You know what fucking pisses me off? How passive I have been with my MW studies.

Some background:
2004 – Discover wine via a RadioHead concert at MSG
2005 – Start WSET studies while working as an i-banker at JPMorgan.
2008 – Leaving banking. Spend the summer living in Paris; start studying wine more “seriously”.  Take a part time wine retail job in the fall.
2009 – Officially join the wine industry full time as a sommelier.
2010 – Realize I hate working restaurants and join a distributor
2011 – complete WSET Diploma exams
2015 – Move to the supply side.

So while I’ve stumbled into the wine industry, my pursuit of the Master of Wine has very much been conscious. And here I am…six years after starting the program and I have absolutely fucking NOTHING to show for it.

I joined during the 2011/2012 year and despite passing Stage 1 (sounds like cancer, doesn’t it?), I have wandered through my studies and have not passed either Theory or Practical since then.

Which brings us to today:
2016/2017 –In the past year I have not only moved to a new city where I know no one except my hunk-of-man-meat, but I had an awful employer in the fall of 2017 so I started another new job just a few months later in December 2017. Am I ready for the exam? Fuck, no. But I still have two attempts left.

And that’s what pisses me off!!! My passive attitude!

That attitude of “well, I’ll give it a shot but I still have X many attempts left.”

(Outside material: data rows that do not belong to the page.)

**src/rtl/entry_stack.sv**
```systemverilog
`default_nettype none
// entry_stack: DEPTH-entry push-down operand stack with set/clear, indexed read,
// full/empty status and registered overflow/underflow pulses.
module entry_stack #(
  parameter int WIDTH   = 8,
  parameter int DEPTH   = 4,
  parameter int SET_VAL = 1
) (
  input  logic                       CLK,
  input  logic                       CLR_N,
  input  logic                       clr,
  input  logic                       set,
  input  logic                       enter,
  input  logic                       pop,
  input  logic [WIDTH-1:0]           D,
  input  logic [$clog2(DEPTH)-1:0]   sel,
  output logic [WIDTH-1:0]           Q,
  output logic [WIDTH-1:0]           Q_sel,
  output logic [$clog2(DEPTH+1)-1:0] count,
  output logic                       full,
  output logic                       empty,
  output logic                       overflow,
  output logic                       underflow
);

  localparam int               SW       = $clog2(DEPTH);
  localparam int               CW       = $clog2(DEPTH + 1);
  localparam logic [CW-1:0]    CNT_FULL = CW'(DEPTH);
  localparam logic [CW-1:0]    CNT_ONE  = CW'(1);
  localparam logic [SW:0]      SEL_LIM  = (SW + 1)'(DEPTH);
  localparam logic [WIDTH-1:0] SET_W    = WIDTH'(SET_VAL);

  logic [WIDTH-1:0] entry_q [DEPTH];
  logic [WIDTH-1:0] entry_d [DEPTH];
  logic [CW-1:0]    count_q, count_d;
  logic             ovf_q, ovf_d;
  logic             unf_q, unf_d;
  logic             cnt_zero, cnt_full;

  assign cnt_zero = (count_q == '0);
  assign cnt_full = (count_q == CNT_FULL);

  // Single priority chain: clr > set > enter&pop > enter > pop > hold.
  always_comb begin
    entry_d = entry_q;
    count_d = count_q;
    ovf_d   = 1'b0;
    unf_d   = 1'b0;
    if (clr) begin
      for (int i = 0; i < DEPTH; i++) entry_d[i] = '0;
      count_d = '0;
    end else if (set) begin
      entry_d[0] = SET_W;
      if (cnt_zero) count_d = CNT_ONE;
    end else if (enter && pop && !cnt_zero) begin
      entry_d[0] = D;
    end else if (enter) begin
      for (int i = DEPTH - 1; i >= 1; i--) entry_d[i] = entry_q[i-1];
      entry_d[0] = D;
      if (cnt_full) ovf_d = 1'b1;
      else          count_d = count_q + CNT_ONE;
    end else if (pop) begin
      if (cnt_zero) begin
        unf_d = 1'b1;
      end else begin
        for (int i = 0; i < DEPTH - 1; i++) entry_d[i] = entry_q[i+1];
        entry_d[DEPTH-1] = '0;
        count_d = count_q - CNT_ONE;
      end
    end
  end

  always_ff @(posedge CLK or negedge CLR_N) begin
    if (!CLR_N) begin
      for (int i = 0; i < DEPTH; i++) entry_q[i] <= '0;
      count_q <= '0;
      ovf_q   <= 1'b0;
      unf_q   <= 1'b0;
    end else begin
      for (int i = 0; i < DEPTH; i++) entry_q[i] <= entry_d[i];
      count_q <= count_d;
      ovf_q   <= ovf_d;
      unf_q   <= unf_d;
    end
  end

  // Out-of-range select (non power-of-two DEPTH) reads as zero.
  always_comb begin
    Q_sel = '0;
    if ({1'b0, sel} < SEL_LIM) Q_sel = entry_q[sel];
  end

  assign Q         = entry_q[0];
  assign count     = count_q;
  assign full      = cnt_full;
  assign empty     = cnt_zero;
  assign overflow  = ovf_q;
  assign underflow = unf_q;

endmodule
`default_nettype wire

```
**config.mk**
```make
export PLATFORM = sky130hd
export DESIGN_NAME = entry_stack
export DESIGN_NICKNAME = d
export VERILOG_FILES = /design/src/rtl/entry_stack.sv
export SDC_FILE = /design/constraint.sdc
export NUM_CORES = 1
export LEC_CHECK = 0
export ABC_AREA = 1
export CAP_MARGIN = 20
export CELL_PAD_IN_SITES_DETAIL_PLACEMENT = 1
export CELL_PAD_IN_SITES_GLOBAL_PLACEMENT = 1
export CORE_ASPECT_RATIO = 1.4
export CORE_MARGIN = 4
export CORE_UTILIZATION = 30
export CTS_BUF_LIST = sky130_fd_sc_hd__clkbuf_2 sky130_fd_sc_hd__clkbuf_4 sky130_fd_sc_hd__clkbuf_8
export DETAILED_ROUTE_END_ITERATION = 10
export PLACE_DENSITY_LB_ADDON = 0.1
export SYNTH_ARGS = -nofsm -noshare
export SYNTH_HDL_FRONTEND = slang
export SYNTH_SLANG_ARGS = --single-unit
```
**constraint.sdc**
```tcl
create_clock -name CLK -period 2.55 [get_ports CLK]
set_clock_uncertainty 0.2 [all_clocks]
set_input_delay 0.3825 -clock CLK [delete_from_list [all_inputs] [get_ports CLK]]
set_output_delay 0.3825 -clock CLK [all_outputs]
set_load 0.005 [all_outputs]
```
==> reports/results.ini <==
[run]
max-cap-violations = 0

[timing]
hold_viol = 0
post-route-min-period_ps = 2510
finalSetupViolations = 0
fin_tns_setup_ps = 0
worst_slack_ps = 40.8
fin_crit_sh_pct = 98.4
rsz0062_at_grt = true
worstMarginPinSlew_ps = 546
maxSlewHeadroom_pct = 63.5
timing.fmax_ghz = 0.399
finalMaxSlewViolations = 0

[floorplanning]
num_rows = 38
die-area_mm2 = 0.00972
die_w_um = 84.5
core-area_mm2 = 0.00785
die_y_um = 115
start_util_pct = 31.3
io_pins = 39

[layout]
area_growth_pct = 23.1
num_antenna_cells = 0
drive_above_1_share_pct = 18.7
final_nets = 364

[critical_path]
critPathLaunchType = input port
cp.required_ps = 1970
rrSetupSlack_ps = 830
r2r_end = count[2]$_DFFE_PN0P_
worstPathMaxFanout = 15
cp_data_arrival_time_ps = 1930
cp-end-kind = output pin
r2r-start = count[0]$_DFFE_PN0P_
critPathKind = in -> out
ff2ff_path_depth = 7

[synthesis]
syn_area_per_cell_um2 = 7.85
synthCells = 313
yosys_warnings = 0
async_flop_share_pct = 100
synth_edf_count = 0
netlist_area_mm2 = 0.00246
synth_ff_type = dfrtp_1
synth-seq-cells = 37
synth.distinct_cells = 29
syn-num-nets = 330
ys_seq_area_share_pct = 37.7

[clock_network]
cts_max_level = 2
numCtsBuffers = 5
cts_tree = built
cts_buffer_depth = 2
worstSkewPairLatency_ps = 290
clk_pin_slew_ps = 80
clock-root-buffer = clkbuf_8
cts.sink_count = 37
post-cts-setup-buffers = 0

[global_route]
grt_start_max_net_pins = 26
antenna_found_initial = 0
grt_pass1_wl_mm = 13.1
grt_pass1_vias = 2424
globalRoute.totalOverflow = 0
track_usage_pct = 16.8

[route]
wirelength_mm = 7.65
drt_iter0_markers = 99
drt-wirelength-per-cell_um = 17.1
dr.pass1.iters = 4
via_per_inst = 5.07
drcViolationCount = 0
vias = 2272
ant_nets = 0

[min_path]
min_from = entry_q[17]$_DFFE_PN0P_
hp-class = reg -> reg
holdPathStages = 2
hold_end = entry_q[17]$_DFFE_PN0P_

[run_status]
outcome = finished, final reports clean

[power_and_ir_drop]
pwr_density_cell_mw_per_mm2 = 509
peakVddDrop_mv = 0.232
p_leak_nw = 1.45

[placement]
hpwl_mm = 5.65
io_buffers = 38
preCtsSetupSlack_ps = 9.80
gp_congestion = 0.845
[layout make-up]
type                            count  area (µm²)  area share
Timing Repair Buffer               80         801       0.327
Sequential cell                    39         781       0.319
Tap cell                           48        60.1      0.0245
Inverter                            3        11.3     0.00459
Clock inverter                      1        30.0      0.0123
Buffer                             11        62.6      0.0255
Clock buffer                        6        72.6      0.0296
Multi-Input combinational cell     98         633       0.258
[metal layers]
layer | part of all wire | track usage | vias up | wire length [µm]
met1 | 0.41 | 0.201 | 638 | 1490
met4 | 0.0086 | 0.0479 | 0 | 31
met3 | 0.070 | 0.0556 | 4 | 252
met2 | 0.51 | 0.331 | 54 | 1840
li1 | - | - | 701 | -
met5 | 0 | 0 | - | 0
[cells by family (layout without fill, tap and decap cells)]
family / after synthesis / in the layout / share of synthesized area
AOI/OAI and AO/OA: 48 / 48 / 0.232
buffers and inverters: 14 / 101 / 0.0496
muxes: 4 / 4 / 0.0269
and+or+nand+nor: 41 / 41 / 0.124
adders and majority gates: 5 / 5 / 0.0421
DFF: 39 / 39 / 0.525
==> src/rtl/wb_eth_cmd_master.sv <==
// Ethernet register command to WISHBONE classic-cycle master bridge.
// One command in flight; every transaction bounded by a retry limit and a stb timeout.
module wb_eth_cmd_master #(
    parameter int unsigned ADDR_WIDTH     = 28,
    parameter int unsigned DATA_WIDTH     = 32,
    parameter int unsigned TIMEOUT_CYCLES = 1024,
    parameter int unsigned RETRY_MAX      = 3
) (
    input  logic                    clk_i,
    input  logic                    rst_i,
    input  logic                    cmd_valid_i,
    output logic                    cmd_ready_o,
    input  logic                    cmd_we_i,
    input  logic [ADDR_WIDTH-1:0]   cmd_adr_i,
    input  logic [DATA_WIDTH-1:0]   cmd_dat_i,
    input  logic [DATA_WIDTH/8-1:0] cmd_sel_i,
    input  logic [7:0]              cmd_tag_i,
    output logic                    resp_valid_o,
    input  logic                    resp_ready_i,
    output logic [DATA_WIDTH-1:0]   resp_dat_o,
    output logic [7:0]              resp_tag_o,
    output logic [1:0]              resp_status_o,
    output logic                    wb_cyc_o,
    output logic                    wb_stb_o,
    output logic                    wb_we_o,
    output logic [ADDR_WIDTH-1:0]   wb_adr_o,
    output logic [DATA_WIDTH-1:0]   wb_dat_o,
    output logic [DATA_WIDTH/8-1:0] wb_sel_o,
    input  logic [DATA_WIDTH-1:0]   wb_dat_i,
    input  logic                    wb_ack_i,
    input  logic                    wb_err_i,
    input  logic                    wb_rty_i
);

    localparam int unsigned TO_WIDTH  = 16;
    localparam int unsigned RTY_WIDTH = 4;
    localparam logic [TO_WIDTH-1:0]  TO_LAST   = TO_WIDTH'(TIMEOUT_CYCLES - 1);
    localparam logic [RTY_WIDTH-1:0] RTY_LIMIT = RTY_WIDTH'(RETRY_MAX);

    localparam logic [1:0] ST_ACK     = 2'b00;
    localparam logic [1:0] ST_ERR     = 2'b01;
    localparam logic [1:0] ST_RTY     = 2'b10;
    localparam logic [1:0] ST_TIMEOUT = 2'b11;

    typedef enum logic [1:0] {
        S_IDLE,
        S_ISSUE,
        S_GAP,
        S_RESP
    } state_t;

    state_t                    r_state, w_state_next;
    logic                      r_cmd_ready, w_cmd_ready_next;
    logic                      r_cyc, w_cyc_next;
    logic                      r_resp_valid, w_resp_valid_next;
    logic                      r_we, w_we_next;
    logic [ADDR_WIDTH-1:0]     r_adr, w_adr_next;
    logic [DATA_WIDTH-1:0]     r_dat, w_dat_next;
    logic [DATA_WIDTH/8-1:0]   r_sel, w_sel_next;
    logic [7:0]                r_tag, w_tag_next;
    logic [DATA_WIDTH-1:0]     r_resp_dat, w_resp_dat_next;
    logic [1:0]                r_resp_status, w_resp_status_next;
    logic [RTY_WIDTH-1:0]      r_rty_cnt, w_rty_next;
    logic [TO_WIDTH-1:0]       r_to_cnt, w_to_next;

    // State and all registered outputs.
    always_ff @(posedge clk_i) begin
        if (rst_i) begin
            r_state       <= S_IDLE;
            r_cmd_ready   <= 1'b1;
            r_cyc         <= 1'b0;
            r_resp_valid  <= 1'b0;
            r_we          <= 1'b0;
            r_adr         <= '0;
            r_dat         <= '0;
            r_sel         <= '0;
            r_tag         <= '0;
            r_resp_dat    <= '0;
            r_resp_status <= '0;
            r_rty_cnt     <= '0;
            r_to_cnt      <= '0;
        end else begin
            r_state       <= w_state_next;
            r_cmd_ready   <= w_cmd_ready_next;
            r_cyc         <= w_cyc_next;
            r_resp_valid  <= w_resp_valid_next;
            r_we          <= w_we_next;
            r_adr         <= w_adr_next;
            r_dat         <= w_dat_next;
            r_sel         <= w_sel_next;
            r_tag         <= w_tag_next;
            r_resp_dat    <= w_resp_dat_next;
            r_resp_status <= w_resp_status_next;
            r_rty_cnt     <= w_rty_next;
            r_to_cnt      <= w_to_next;
        end
    end

    // Next-state and next-output logic.
    always_comb begin
        w_state_next       = r_state;
        w_we_next          = r_we;
        w_adr_next         = r_adr;
        w_dat_next         = r_dat;
        w_sel_next         = r_sel;
        w_tag_next         = r_tag;
        w_resp_dat_next    = r_resp_dat;
        w_resp_status_next = r_resp_status;
        w_rty_next         = r_rty_cnt;
        w_to_next          = r_to_cnt;

        case (r_state)
            S_IDLE: begin
                if (cmd_valid_i && r_cmd_ready) begin
                    w_we_next    = cmd_we_i;
                    w_adr_next   = cmd_adr_i;
                    w_dat_next   = cmd_dat_i;
                    w_sel_next   = cmd_sel_i;
                    w_tag_next   = cmd_tag_i;
                    w_rty_next   = '0;
                    w_to_next    = '0;
                    w_state_next = S_ISSUE;
                end
            end
            S_ISSUE: begin
                w_to_next = r_to_cnt + TO_WIDTH'(1);
                // Terminations outrank a timeout expiring in the same cycle.
                if (wb_err_i) begin
                    w_resp_dat_next    = '0;
                    w_resp_status_next = ST_ERR;
                    w_state_next       = S_RESP;
                end else if (wb_ack_i) begin
                    w_resp_dat_next    = r_we ? '0 : wb_dat_i;
                    w_resp_status_next = ST_ACK;
                    w_state_next       = S_RESP;
                end else if (wb_rty_i) begin
                    if (r_rty_cnt < RTY_LIMIT) begin
                        w_rty_next   = r_rty_cnt + RTY_WIDTH'(1);
                        w_to_next    = '0;
                        w_state_next = S_GAP;
                    end else begin
                        w_resp_dat_next    = '0;
                        w_resp_status_next = ST_RTY;
                        w_state_next       = S_RESP;
                    end
                end else if (r_to_cnt == TO_LAST) begin
                    w_resp_dat_next    = '0;
                    w_resp_status_next = ST_TIMEOUT;
                    w_state_next       = S_RESP;
                end
            end
            S_GAP: begin
                w_state_next = S_ISSUE;
            end
            S_RESP: begin
                if (resp_ready_i) begin
                    w_state_next = S_IDLE;
                end
            end
            default: begin
                w_state_next = S_IDLE;
            end
        endcase

        w_cyc_next        = (w_state_next == S_ISSUE);
        w_cmd_ready_next  = (w_state_next == S_IDLE);
        w_resp_valid_next = (w_state_next == S_RESP);
    end

    assign cmd_ready_o   = r_cmd_ready;
    assign resp_valid_o  = r_resp_valid;
    assign resp_dat_o    = r_resp_dat;
    assign resp_tag_o    = r_tag;
    assign resp_status_o = r_resp_status;
    assign wb_cyc_o      = r_cyc;
    assign wb_stb_o      = r_cyc;
    assign wb_we_o       = r_we;
    assign wb_adr_o      = r_adr;
    assign wb_dat_o      = r_dat;
    assign wb_sel_o      = r_sel;

endmodule

==> config.mk <==
export PLATFORM = sky130hd
export DESIGN_NAME = wb_eth_cmd_master
export DESIGN_NICKNAME = d
export VERILOG_FILES = /design/src/rtl/wb_eth_cmd_master.sv
export SDC_FILE = /design/constraint.sdc
export NUM_CORES = 1
export LEC_CHECK = 0
export BUFFER_PORTS_ARGS = -buffer_cell sky130_fd_sc_hd__buf_4
export CAP_MARGIN = 15
export CORE_MARGIN = 4
export CORE_UTILIZATION = 47
export DETAILED_ROUTE_END_ITERATION = 6
export PLACE_DENSITY_LB_ADDON = 0.15
export SETUP_SLACK_MARGIN = 0.5
export SLEW_MARGIN = 25
export SYNTH_ARGS = -nofsm -noshare
export SYNTH_HDL_FRONTEND = slang
export SYNTH_SLANG_ARGS = --single-unit
==> constraint.sdc <==
create_clock -name clk_i -period 2.4 [get_ports clk_i]
set_clock_uncertainty 0.15 [all_clocks]
set_input_delay 0.48 -clock clk_i [delete_from_list [all_inputs] [get_ports clk_i]]
set_output_delay 0.48 -clock clk_i [all_outputs]
set_load 0.02 [all_outputs]
Yosys cells after proc, flatten, opt, wreduce, memory -nomap -nowiden

Index checks and enable logic that the tools add are counted.

Register bits after elaboration: 132
Latch bits: 0
Memory bits (writable): 0
ROM bits: 0
Bits of input ports: 112
Output and inout port bits: 111
Word-level logic and storage cells: 68
Memories kept: 0

Add/subtract/negate cells: 2
$mul: 0
Divide/modulo/power cells: 0
Order comparisons: 1
Equal/unequal tests: 12
Shift operators: 0
Muxes and demuxes: 31
Bitwise gates (word level): 0
Reduce and logical (&&, ||, !) cells: 9

Operators with widths:

| operator                                                    | count |
|---|---|
| 2-to-1 mux 32 bit                                           | 6 |
| 2-to-1 mux 16 bit                                           | 5 |
| case mux 16 bit (2 select lines)                            | 1 |
| 2-to-1 mux 2 bit                                            | 11 |
| 2-to-1 mux 4 bit                                            | 5 |
| adder 16 x 1 -> 16 bit (second input constant)              | 1 |
| == test 16 x 10 -> 1 bit (second input constant)            | 1 |
| inequality test 2 bit (second input constant)               | 5 |
| case mux 2 bit (4 select lines)                             | 1 |
| case mux 4 bit (2 select lines)                             | 1 |
| == test 2 bit (second input constant)                       | 3 |
| AND reduction 6 bit                                         | 1 |
| adder 4 x 1 -> 4 bit (second input constant)                | 1 |
| == test 2 x 1 -> 1 bit (second input constant)              | 2 |
| logical NOT 2 bit                                           | 2 |
| less-than comparator 4 x 2 -> 1 bit (second input constant) | 1 |
| inequality test 4 bit (second input constant)               | 1 |
| AND reduction 2 bit                                         | 2 |
| nonzero test 4 bit                                          | 1 |
| AND reduction 3 bit                                         | 1 |
| nonzero test 2 bit                                          | 1 |
| logical AND 1 bit                                           | 1 |
| 2-to-1 mux 1 bit                                            | 1 |

Longest topological paths before layout

Depth in word-level cells: 7
Mapped depth: 7
Depth with buffers taken out: 5

Least setup slack after synthesis

No wires, ideal clock.

Path type: register -> register
From: register r_to_cnt[0]
To: register r_resp_dat[0] (netlist: resp_dat_o[0])
Library setup time: 72 ps
Arrival: 1707 ps
Data required time: 2178 ps
Setup slack: 471 ps
Stages on the path, launching flop included: 8
Path buffers: 2
Clock period less this slack: 1929 ps
Cell sequence: dfxtp_1 > ha_1 > and3_1 > buf_6 > a31oi_4 > nor3_4 > buf_8 > mux2i_1

Cells in the longest elaborated chain, start to end: 3

RTL lines:

| element                       | RTL line | RTL |
|---|---|---|
| from (decl)                   | 64       | `logic [TO_WIDTH-1:0] r_to_cnt, w_to_next;` |
| from (signal assigned)        | 95       | `r_to_cnt <= w_to_next;` |
| == test 16 x 10 -> 1 bit      | 146      | `end else if (r_to_cnt == TO_LAST) begin` |
| nonzero test 4 bit (no line)  | n/a      |  |
| AND reduction 3 bit (no line) | n/a      |  |
| to (signal assigned)          | 92       | `r_resp_dat <= w_resp_dat_next;` |
| to (decl)                     | 61       | `logic [DATA_WIDTH-1:0] r_resp_dat, w_resp_dat_next;` |

No other way between the ends.
A chain may end at the register's enable or synchronous reset.

Worst setup path in the final report

From: register r_rty_cnt[0]
To: register r_to_cnt[11]

Cells in the longest elaborated chain, start to end: 6

RTL lines:

| element                             | RTL line | RTL |
|---|---|---|
| from (decl)                         | 63       | `logic [RTY_WIDTH-1:0] r_rty_cnt, w_rty_next;` |
| from (signal assigned)              | 94       | `r_rty_cnt <= w_rty_next;` |
| less-than comparator 4 x 2 -> 1 bit | 137      | `if (r_rty_cnt < RTY_LIMIT) begin` |
| 2-to-1 mux 16 bit                   | 137      |  |
| 2-to-1 mux 16 bit                   | 136      | `end else if (wb_rty_i) begin` |
| 2-to-1 mux 16 bit                   | 132      | `end else if (wb_ack_i) begin` |
| 2-to-1 mux 16 bit                   | 128      | `if (wb_err_i) begin` |
| case mux 16 bit (2 select lines)    | 112      | `case (r_state)` |

No other way between the ends.

==> impl_metrics.env <==
export IMPL_synthDistinctLibCells=54
export IMPL_drt_iter0_drc=217
export IMPL_max_freq_mhz=526
export IMPL_cts_hold_buf=0
export IMPL_fp_dieH_um=113
export IMPL_hold_violations=0
export IMPL_hpwl_um=9990
export IMPL_min_period_over_period=0.792
export IMPL_grt_use_total=0.221
export IMPL_grt_pass1_wl_um=23000
export IMPL_critPathMaxStageDelay_ns=0.42
export IMPL_synth_area_leaders="dfxtp_1 51%, nand2_1 16%, a21oi_1 7.9%"
export IMPL_p_int_mw=4.25
export IMPL_n_antenna_cell=0
export IMPL_maxCapViolCount=0
export IMPL_slew_headroom=0.610
export IMPL_cts_max_level=4
export IMPL_p_comb_frac=0.219
export IMPL_hold_class="primary input to flip-flop"
export IMPL_clkPwrFrac=0.368
export IMPL_period_needed_ns=1.90
export IMPL_cts_sinks=132
export IMPL_synth_top_cell_area_share=0.509
export IMPL_drive_gt1_frac=0.353
export IMPL_io_pins=223
export IMPL_fp_row_count=38
export IMPL_finalSetupViolations=0
export IMPL_critPathLaunchType="flip-flop"
export IMPL_dr_total_vias=5041
export IMPL_synth_edf_count=0
export IMPL_ant_nets=0
export IMPL_antenna_found_initial=0
export IMPL_dominantRegCellSynth="dfxtp_1"
export IMPL_placed_cell_area_um2=6990
export IMPL_p_seq_frac=0.413
export IMPL_cp_required_ns=2.65
export IMPL_grt_pass1_vias=4872
export IMPL_fin_setup_tns_ns=0
export IMPL_cellLeakagePower_nw=3.25
export IMPL_first_pass_iters=4
export IMPL_rsz0062_at_grt="true"
export IMPL_clk_path_buf_depth=2
export IMPL_finalMaxSlewViolations=0
export IMPL_wl_um=14200
export IMPL_final_cell_mix="238 x buf_4, 222 x nand2_1, 125 x dfxtp_1, 81 x a21oi_1, 32 x mux2i_1"
export IMPL_power_switching_mw=1.70
export IMPL_place_gp_congestion=0.834
export IMPL_grt_max_degree=75
export IMPL_netlist_area_um2=5190
export IMPL_synth_area_leader_cell="dfxtp_1"
export IMPL_p_per_area_nw_per_um2=777
export IMPL_ys_seq_area_frac=0.509
export IMPL_numCtsBuffers=17
export IMPL_status="finished clean"
export IMPL_crit_chain="ha_4 > or3_4 > o21ai_4 > buf_6 > nor2_2 > a211o_1"
export IMPL_critPathSlowestCell="or3_4"
export IMPL_viasPerCell=5.09
export IMPL_portBuffers=222
export IMPL_start_util=0.479
export IMPL_ys_seq_elements=132
export IMPL_netlist_instances=619
export IMPL_clk_latency_ns=0.51
export IMPL_crit_path_end_kind="flip-flop"
export IMPL_cts_root_buf="clkbuf_8"
export IMPL_nets=953
export IMPL_ys_async_sr_fraction=0
export IMPL_cts_tree="yes"
export IMPL_ys_warn_count=0
export IMPL_avgSynthCellArea_um2=8.38
export IMPL_areaGrowthSynthToFinish_pct=47.7
export IMPL_critPathArrivalTime_ns=2.15
export IMPL_p_sw_frac=0.286
export IMPL_vdd_drop_max_mv=0.530
export IMPL_grt_overflow_total=0
export IMPL_final_common_cell="buf_4"
export IMPL_wl_per_cell_um=14.4
export IMPL_drc=0
export IMPL_die_area_um2=12800
export IMPL_stdcell_area_um2=7660
export IMPL_syn_nets=733
export IMPL_worst_pin_slew_ns=0.583
export IMPL_fp_coreArea_um2=10800
export IMPL_setup_worst_path_class="flip-flop to flip-flop"
export IMPL_path_clk_slew_ns=0.06
export IMPL_die_w_um=113
export IMPL_path_max_fanout=8
state kept, by name, indices dropped and copies added (netlist names):
| name | cells |
|---|---|
| wb_dat_o | 32 |
| cmd_ready_o | 1 |
| resp_dat_o | 32 |
| wb_adr_o | 28 |
| resp_tag_o | 8 |
| r_rty_cnt | 4 |
| wb_sel_o | 4 |
| wb_we_o | 1 |
| resp_valid_o | 1 |
| r_state | 2 |
| r_to_cnt | 16 |
| wb_cyc_o | 1 |
| resp_status_o | 2 |
metrics by stage:
step | hold WS, ns | util | setup slack (ns) | total power, mW | std cells
finish | 0.0601 | 0.707 | 0.498 | 5.95 | 990
global route | 0.0286 | 0.707 | 0.465 | 6.25 | 990
CTS | 0.0299 | 0.697 | 0.525 | 6.00 | 986
detailed placement | 0.299 | 0.645 | 0.0597 | 3.77 | 954
global placement | 0.292 | 0.645 | 0.142 | 3.74 | 954
floorplan | 0.280 | - | 0.520 | 3.23 | 619
critical path: cells and delay by family (launching register included):
| family | cells | cell delay (ns) |
|---|---|---|
| flip-flops | 1 | 0.36 |
| AO/OA/AOI/OAI | 2 | 0.51 |
| adder cells (fa/ha/maj) | 1 | 0.16 |
| AND/OR/NAND/NOR | 2 | 0.45 |
| buffers and inverters | 1 | 0.16 |
path summary, 6_finish.rpt:
path	start	to	slack (ns)	cells past startpoint
worst min register to register	resp_tag_o[1]	resp_tag_o[1]	0.30	2
worst max-delay path	r_rty_cnt[0]	r_to_cnt[11]	0.50	6
worst min-delay path	cmd_tag_i[0]	resp_tag_o[0]	0.06	3
worst max register to register	r_rty_cnt[0]	r_to_cnt[11]	0.50	6
power groups by stage:
stage | clock [mW] | combinational, mW | sequential [mW]
5_1_grt | 2.36 | 1.41 | 2.48
4_1_cts | 2.25 | 1.29 | 2.46
2_1_floorplan | 0 | 0.552 | 2.68
3_3_place_gp | 0 | 1.25 | 2.49
3_5_place_dp | 0 | 1.27 | 2.50
6_report | 2.19 | 1.30 | 2.46
logic make-up (layout without fill, tap and decap cells):
logic type | count (synthesis) | count (layout) | synth area share
adder cells (fa/ha/maj) | 2 | 2 | 0.00482
AND/OR/NAND/NOR | 283 | 283 | 0.234
buffers and inverters | 47 | 278 | 0.0458
flip-flops | 132 | 132 | 0.509
AO/OA/AOI/OAI | 122 | 122 | 0.142
multiplexers | 33 | 33 | 0.0637
routing by layer:
metal,wire [um],up-vias,track usage
met2,7120,167,0.370
met5,0,-,0
met4,178,0,0.0673
met3,1320,17,0.0963
met1,5620,2317,0.255
li1,-,2540,-
cell usage after synthesis, types with 3 or more instances:
cell and number:
nand2_1 222, dfxtp_1 132, a21oi_1 82, mux2i_1 33
clkbuf_1 23, nor2_1 12, nand3_1 11, buf_2 7
a311oi_1 6, buf_1 6, nand4_1 6, inv_1 5
o21ai_1 5, or3_1 5, a31oi_1 4, nor3_1 4
nor4_1 4, a41oi_1 3, buf_8 3, or4_1 3
timing repair:
| item | in CTS | in global routing |
|---|---|---|
| setup endpoints to repair | 53 | 44 |
| pin swaps | 2 | 8 |
| gates resized for setup | 13 | 19 |
| buffers inserted | 2 | 4 |
layout make-up:
type | instances | area, um2
clock inverter | 6 | 30.0
clock buffer | 24 | 470
tap | 140 | 175
inverter | 5 | 18.8
sequential | 132 | 2660
timing repair buffer | 243 | 1870
fill | 869 | 3180
multi-input combinational | 440 | 2440
Power figures use the tool's default switching activity.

This is me, super angry. Also? I just went to the dentist.

How the fuck do I think I’m going to somehow ‘do my best’ and pass this excruciating difficult examination to demonstrate my mastery of the global business of wine.

Even more annoying? Between course fees, books/magazines, wines to taste and travel, let’s conservatively say I’ve spent $10,000 per year or $60,000 towards the MW and I have nothing to show for it. Not a fucking thing.  Sixty thousand fucking dollars.

So all of this? Fucking pisses me off.